> [Exercise goal]
Your answer must consist of exactly the lines below, starting with the line with "clock buffer,30,0.05186" and going on through the line with "Note: power is", and nothing else.

> [Stored items]
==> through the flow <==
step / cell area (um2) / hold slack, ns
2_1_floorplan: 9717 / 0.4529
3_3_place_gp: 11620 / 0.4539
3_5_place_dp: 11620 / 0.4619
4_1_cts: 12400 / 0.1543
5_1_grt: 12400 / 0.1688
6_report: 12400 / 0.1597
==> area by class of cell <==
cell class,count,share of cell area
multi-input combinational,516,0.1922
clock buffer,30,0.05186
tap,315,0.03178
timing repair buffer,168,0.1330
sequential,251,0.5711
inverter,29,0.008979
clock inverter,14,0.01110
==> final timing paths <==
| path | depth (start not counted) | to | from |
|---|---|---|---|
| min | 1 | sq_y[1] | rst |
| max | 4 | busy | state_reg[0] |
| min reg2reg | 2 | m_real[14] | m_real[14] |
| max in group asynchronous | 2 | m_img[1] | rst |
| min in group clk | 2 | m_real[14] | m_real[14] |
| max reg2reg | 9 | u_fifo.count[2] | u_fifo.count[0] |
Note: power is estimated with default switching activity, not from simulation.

---

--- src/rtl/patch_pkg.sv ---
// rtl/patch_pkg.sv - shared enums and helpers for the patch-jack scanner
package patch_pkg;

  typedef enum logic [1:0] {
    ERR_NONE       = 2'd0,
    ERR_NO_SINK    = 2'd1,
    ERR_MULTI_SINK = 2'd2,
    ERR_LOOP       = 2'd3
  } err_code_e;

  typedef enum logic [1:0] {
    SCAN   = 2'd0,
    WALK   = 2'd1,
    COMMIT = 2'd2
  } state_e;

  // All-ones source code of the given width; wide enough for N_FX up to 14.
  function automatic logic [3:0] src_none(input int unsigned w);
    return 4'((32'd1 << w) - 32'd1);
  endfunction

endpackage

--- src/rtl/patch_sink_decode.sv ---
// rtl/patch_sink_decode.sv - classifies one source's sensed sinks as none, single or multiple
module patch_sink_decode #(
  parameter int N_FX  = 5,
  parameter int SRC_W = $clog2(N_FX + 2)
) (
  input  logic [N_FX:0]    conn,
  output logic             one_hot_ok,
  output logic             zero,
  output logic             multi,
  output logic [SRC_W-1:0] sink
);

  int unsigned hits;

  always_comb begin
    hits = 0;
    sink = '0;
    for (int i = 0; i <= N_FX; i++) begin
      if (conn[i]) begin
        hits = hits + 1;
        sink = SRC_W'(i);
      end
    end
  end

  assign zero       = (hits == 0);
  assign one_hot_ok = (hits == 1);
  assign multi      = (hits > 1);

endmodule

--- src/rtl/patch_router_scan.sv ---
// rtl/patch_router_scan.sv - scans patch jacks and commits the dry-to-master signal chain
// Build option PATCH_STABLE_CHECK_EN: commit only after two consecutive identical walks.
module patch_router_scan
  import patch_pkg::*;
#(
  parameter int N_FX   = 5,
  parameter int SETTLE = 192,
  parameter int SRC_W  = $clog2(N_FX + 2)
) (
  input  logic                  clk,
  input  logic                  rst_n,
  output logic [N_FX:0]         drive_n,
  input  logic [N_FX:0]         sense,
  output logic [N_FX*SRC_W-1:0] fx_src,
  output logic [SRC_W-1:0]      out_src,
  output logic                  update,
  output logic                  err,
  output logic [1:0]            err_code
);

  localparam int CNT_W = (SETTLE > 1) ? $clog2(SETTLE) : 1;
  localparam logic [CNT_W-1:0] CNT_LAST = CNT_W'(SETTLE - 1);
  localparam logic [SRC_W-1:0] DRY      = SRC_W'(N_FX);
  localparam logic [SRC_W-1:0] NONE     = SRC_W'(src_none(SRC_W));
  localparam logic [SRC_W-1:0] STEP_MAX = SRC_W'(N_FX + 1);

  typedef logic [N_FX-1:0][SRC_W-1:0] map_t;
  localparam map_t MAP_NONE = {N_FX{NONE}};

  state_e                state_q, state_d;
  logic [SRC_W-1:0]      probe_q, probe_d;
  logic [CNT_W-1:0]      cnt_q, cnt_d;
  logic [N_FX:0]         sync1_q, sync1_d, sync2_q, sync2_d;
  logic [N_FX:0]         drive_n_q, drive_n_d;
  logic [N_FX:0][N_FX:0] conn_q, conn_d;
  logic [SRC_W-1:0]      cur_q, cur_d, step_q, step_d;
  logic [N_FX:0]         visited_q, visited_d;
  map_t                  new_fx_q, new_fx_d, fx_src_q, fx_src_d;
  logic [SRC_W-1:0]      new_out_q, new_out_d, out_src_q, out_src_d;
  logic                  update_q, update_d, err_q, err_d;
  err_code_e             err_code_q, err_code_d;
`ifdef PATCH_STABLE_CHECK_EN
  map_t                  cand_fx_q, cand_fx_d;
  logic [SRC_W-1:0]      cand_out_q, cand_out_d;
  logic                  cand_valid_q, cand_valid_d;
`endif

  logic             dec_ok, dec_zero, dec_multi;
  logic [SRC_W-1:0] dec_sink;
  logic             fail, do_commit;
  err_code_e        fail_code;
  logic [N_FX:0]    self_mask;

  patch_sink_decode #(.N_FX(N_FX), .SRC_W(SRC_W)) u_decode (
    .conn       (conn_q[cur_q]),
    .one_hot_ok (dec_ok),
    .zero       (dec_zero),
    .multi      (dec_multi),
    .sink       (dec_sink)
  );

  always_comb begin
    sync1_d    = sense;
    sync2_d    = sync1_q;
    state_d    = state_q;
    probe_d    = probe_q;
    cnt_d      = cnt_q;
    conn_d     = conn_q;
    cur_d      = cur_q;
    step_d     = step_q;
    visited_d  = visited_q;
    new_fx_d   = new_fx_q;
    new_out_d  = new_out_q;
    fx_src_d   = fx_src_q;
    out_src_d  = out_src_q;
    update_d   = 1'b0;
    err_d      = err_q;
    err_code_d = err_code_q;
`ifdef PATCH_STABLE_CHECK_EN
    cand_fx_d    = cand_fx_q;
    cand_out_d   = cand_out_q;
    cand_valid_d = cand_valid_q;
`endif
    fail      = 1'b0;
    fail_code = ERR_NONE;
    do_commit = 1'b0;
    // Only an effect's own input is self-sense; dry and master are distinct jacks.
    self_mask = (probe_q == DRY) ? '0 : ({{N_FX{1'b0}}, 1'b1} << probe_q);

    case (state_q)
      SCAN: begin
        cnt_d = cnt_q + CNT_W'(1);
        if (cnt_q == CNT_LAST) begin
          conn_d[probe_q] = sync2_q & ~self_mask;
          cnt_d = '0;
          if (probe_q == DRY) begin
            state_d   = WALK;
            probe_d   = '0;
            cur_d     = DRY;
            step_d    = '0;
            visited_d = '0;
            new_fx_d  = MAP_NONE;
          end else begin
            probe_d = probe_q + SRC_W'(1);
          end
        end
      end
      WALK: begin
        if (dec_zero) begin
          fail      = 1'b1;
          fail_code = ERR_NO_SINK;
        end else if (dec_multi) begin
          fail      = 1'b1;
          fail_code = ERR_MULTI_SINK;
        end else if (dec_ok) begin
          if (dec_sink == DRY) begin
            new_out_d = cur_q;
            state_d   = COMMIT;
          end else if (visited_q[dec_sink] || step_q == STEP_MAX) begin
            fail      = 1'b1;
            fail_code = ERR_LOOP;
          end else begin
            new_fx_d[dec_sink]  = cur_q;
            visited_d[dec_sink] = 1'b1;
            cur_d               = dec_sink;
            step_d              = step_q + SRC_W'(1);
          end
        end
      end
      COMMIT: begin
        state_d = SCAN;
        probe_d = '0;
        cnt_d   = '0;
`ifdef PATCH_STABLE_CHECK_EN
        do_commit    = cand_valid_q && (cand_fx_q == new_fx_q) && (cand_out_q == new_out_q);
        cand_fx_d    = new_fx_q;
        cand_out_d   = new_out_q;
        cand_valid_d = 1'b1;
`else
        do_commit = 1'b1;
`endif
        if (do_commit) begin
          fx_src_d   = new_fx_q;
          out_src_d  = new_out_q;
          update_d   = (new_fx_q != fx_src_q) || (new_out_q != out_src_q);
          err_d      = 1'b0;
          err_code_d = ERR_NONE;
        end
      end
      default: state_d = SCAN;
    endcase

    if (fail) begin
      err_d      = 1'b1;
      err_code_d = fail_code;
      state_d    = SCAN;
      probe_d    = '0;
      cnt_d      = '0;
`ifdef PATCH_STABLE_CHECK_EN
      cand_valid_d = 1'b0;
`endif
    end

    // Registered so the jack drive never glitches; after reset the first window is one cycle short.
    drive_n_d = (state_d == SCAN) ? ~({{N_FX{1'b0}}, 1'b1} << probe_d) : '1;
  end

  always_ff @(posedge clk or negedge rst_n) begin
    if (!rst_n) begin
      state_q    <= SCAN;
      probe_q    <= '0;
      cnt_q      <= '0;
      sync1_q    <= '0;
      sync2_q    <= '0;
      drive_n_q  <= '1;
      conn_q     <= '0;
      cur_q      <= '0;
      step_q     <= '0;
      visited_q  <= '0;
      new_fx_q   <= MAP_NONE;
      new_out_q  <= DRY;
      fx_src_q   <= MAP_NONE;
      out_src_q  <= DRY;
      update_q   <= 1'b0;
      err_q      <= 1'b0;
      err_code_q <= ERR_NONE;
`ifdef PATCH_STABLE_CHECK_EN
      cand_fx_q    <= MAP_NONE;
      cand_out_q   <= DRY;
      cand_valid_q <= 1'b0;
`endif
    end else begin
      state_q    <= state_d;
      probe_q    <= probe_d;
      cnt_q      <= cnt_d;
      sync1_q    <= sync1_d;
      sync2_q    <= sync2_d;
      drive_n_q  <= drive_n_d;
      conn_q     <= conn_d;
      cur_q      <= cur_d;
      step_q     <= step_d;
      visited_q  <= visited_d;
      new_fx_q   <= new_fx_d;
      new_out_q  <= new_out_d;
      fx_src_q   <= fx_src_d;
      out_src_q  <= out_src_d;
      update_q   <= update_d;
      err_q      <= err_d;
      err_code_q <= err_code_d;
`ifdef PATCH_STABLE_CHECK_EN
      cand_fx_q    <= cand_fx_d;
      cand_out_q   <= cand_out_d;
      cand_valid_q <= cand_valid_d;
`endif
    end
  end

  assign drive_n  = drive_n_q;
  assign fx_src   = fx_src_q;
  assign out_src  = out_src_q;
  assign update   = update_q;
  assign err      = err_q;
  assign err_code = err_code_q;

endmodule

* * *

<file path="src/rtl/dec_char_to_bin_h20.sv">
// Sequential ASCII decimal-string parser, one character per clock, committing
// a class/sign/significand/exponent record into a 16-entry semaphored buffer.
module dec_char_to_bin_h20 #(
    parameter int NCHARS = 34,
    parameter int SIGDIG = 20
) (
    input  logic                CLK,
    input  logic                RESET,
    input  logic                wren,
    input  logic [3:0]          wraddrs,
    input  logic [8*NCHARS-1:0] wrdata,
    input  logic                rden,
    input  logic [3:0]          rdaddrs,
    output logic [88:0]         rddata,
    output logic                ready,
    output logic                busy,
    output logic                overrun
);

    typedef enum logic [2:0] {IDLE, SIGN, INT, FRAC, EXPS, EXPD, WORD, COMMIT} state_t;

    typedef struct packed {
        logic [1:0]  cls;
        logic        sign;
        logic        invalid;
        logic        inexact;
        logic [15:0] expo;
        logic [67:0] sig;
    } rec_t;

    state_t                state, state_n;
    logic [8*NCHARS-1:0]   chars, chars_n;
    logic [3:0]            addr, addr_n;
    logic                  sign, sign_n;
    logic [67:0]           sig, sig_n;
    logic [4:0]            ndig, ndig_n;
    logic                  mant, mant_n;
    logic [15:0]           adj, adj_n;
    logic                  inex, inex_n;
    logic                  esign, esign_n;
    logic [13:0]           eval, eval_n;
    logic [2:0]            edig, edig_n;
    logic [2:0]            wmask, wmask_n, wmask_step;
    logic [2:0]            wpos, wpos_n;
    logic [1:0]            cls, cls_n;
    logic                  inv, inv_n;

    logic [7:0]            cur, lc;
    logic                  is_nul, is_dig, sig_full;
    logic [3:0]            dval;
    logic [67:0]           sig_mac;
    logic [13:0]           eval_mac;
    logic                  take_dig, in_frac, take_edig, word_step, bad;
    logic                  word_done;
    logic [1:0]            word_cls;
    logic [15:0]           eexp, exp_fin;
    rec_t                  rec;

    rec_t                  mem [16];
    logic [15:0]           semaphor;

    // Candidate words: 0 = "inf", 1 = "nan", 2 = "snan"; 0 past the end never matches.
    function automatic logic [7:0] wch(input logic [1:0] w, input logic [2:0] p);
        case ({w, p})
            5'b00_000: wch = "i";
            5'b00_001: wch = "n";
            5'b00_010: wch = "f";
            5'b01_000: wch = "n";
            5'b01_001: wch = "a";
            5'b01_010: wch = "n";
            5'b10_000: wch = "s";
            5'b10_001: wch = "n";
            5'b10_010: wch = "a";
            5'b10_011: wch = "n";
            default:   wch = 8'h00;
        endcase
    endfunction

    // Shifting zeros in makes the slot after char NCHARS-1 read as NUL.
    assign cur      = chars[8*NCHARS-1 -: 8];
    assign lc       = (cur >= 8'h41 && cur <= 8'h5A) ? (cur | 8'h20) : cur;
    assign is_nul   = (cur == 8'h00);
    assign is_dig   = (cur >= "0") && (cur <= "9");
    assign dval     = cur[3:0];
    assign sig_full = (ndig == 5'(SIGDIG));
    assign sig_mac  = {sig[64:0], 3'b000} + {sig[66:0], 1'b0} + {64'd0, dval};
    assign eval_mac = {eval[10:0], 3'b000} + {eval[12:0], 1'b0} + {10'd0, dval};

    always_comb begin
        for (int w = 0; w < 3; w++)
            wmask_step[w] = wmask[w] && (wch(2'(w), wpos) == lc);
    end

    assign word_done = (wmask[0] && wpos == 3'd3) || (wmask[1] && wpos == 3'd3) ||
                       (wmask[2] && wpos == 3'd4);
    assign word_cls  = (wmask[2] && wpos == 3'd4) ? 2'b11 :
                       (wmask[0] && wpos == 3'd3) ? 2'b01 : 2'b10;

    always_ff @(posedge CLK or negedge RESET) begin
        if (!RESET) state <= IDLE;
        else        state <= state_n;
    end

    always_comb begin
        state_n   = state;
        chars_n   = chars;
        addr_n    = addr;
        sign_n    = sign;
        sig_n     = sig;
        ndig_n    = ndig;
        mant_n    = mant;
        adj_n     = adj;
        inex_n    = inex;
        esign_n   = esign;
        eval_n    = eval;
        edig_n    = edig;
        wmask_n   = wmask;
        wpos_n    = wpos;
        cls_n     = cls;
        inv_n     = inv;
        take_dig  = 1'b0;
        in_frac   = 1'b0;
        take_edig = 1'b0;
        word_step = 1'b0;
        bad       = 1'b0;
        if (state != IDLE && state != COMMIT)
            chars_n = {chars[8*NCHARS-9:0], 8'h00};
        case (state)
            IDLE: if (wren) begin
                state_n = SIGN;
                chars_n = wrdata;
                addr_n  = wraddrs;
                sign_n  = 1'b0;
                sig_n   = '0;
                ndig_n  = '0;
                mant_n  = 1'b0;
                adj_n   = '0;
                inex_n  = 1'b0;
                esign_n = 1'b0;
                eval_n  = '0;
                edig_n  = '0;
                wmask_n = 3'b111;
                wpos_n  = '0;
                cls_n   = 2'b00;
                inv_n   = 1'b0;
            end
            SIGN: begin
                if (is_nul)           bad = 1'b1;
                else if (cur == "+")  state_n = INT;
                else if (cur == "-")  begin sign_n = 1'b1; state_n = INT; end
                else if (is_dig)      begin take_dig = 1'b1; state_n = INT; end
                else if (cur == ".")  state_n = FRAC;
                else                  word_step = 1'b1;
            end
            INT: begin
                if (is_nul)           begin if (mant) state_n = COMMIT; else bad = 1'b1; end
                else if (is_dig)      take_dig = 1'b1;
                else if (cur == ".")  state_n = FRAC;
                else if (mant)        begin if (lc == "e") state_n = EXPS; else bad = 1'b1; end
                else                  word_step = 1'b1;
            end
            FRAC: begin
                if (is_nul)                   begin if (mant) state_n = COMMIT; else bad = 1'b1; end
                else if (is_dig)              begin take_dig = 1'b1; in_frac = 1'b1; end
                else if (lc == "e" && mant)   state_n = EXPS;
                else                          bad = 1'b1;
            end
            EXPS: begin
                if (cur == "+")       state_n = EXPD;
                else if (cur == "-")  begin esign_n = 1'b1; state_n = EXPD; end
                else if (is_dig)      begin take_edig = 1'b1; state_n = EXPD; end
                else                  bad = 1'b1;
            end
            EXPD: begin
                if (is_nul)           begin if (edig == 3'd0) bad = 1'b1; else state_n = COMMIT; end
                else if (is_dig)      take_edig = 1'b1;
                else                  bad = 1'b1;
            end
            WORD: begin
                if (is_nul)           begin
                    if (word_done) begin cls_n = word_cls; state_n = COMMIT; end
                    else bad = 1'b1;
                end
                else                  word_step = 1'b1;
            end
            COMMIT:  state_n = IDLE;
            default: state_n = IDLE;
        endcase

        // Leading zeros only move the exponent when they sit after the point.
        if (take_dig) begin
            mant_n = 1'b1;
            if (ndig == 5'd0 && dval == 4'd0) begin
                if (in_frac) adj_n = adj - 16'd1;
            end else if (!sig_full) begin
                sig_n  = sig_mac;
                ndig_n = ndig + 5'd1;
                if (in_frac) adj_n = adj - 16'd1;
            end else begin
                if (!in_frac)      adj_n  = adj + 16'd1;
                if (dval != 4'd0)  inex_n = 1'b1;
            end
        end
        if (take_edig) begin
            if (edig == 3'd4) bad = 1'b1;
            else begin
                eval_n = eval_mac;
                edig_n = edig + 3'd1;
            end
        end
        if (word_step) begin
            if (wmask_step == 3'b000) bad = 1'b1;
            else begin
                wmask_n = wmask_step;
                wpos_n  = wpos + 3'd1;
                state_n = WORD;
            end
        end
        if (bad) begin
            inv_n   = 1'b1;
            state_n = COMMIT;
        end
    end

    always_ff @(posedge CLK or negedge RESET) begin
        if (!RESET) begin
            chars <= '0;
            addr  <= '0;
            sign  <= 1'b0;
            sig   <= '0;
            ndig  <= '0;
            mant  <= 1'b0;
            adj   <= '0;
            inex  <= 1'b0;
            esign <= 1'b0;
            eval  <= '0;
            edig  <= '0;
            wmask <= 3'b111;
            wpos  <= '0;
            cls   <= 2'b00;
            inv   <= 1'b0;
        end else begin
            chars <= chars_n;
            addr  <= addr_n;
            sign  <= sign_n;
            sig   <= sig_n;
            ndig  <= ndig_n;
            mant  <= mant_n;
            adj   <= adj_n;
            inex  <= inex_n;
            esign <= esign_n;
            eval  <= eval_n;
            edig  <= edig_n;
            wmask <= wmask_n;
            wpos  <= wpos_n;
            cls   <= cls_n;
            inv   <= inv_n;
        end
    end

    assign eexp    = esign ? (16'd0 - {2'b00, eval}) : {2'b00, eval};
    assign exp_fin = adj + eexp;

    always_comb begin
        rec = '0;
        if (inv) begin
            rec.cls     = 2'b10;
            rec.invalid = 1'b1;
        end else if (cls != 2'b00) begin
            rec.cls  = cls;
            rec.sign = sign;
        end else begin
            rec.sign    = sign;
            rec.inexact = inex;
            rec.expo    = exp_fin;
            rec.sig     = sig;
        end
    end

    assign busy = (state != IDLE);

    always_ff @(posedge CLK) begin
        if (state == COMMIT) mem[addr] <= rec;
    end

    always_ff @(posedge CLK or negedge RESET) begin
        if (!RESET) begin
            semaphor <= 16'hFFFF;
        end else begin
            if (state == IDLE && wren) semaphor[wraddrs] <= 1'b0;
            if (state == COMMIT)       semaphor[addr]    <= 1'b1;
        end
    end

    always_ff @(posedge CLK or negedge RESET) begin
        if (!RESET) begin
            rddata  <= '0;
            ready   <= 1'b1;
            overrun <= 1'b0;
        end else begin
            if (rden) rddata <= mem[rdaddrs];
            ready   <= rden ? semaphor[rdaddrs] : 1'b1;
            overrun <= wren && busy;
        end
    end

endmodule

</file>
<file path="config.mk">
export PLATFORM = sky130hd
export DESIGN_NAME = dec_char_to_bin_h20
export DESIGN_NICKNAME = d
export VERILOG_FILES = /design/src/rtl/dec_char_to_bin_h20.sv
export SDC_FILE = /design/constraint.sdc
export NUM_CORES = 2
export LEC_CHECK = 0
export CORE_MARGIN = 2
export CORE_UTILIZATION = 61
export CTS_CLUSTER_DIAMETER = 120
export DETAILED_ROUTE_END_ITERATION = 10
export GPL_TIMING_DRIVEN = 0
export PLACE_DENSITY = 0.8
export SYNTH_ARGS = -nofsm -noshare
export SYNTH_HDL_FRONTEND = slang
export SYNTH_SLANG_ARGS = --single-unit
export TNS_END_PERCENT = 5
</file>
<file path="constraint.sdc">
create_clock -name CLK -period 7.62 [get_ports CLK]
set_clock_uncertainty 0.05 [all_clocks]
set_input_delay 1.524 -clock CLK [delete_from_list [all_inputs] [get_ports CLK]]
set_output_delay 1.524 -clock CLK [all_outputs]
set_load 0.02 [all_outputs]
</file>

> [Response below]
clock buffer,30,0.05186
tap,315,0.03178
timing repair buffer,168,0.1330
sequential,251,0.5711
inverter,29,0.008979
clock inverter,14,0.01110
==> final timing paths <==
| path | depth (start not counted) | to | from |
|---|---|---|---|
| min | 1 | sq_y[1] | rst |
| max | 4 | busy | state_reg[0] |
| min reg2reg | 2 | m_real[14] | m_real[14] |
| max in group asynchronous | 2 | m_img[1] | rst |
| min in group clk | 2 | m_real[14] | m_real[14] |
| max reg2reg | 9 | u_fifo.count[2] | u_fifo.count[0] |
Note: power is estimated with default switching activity, not from simulation.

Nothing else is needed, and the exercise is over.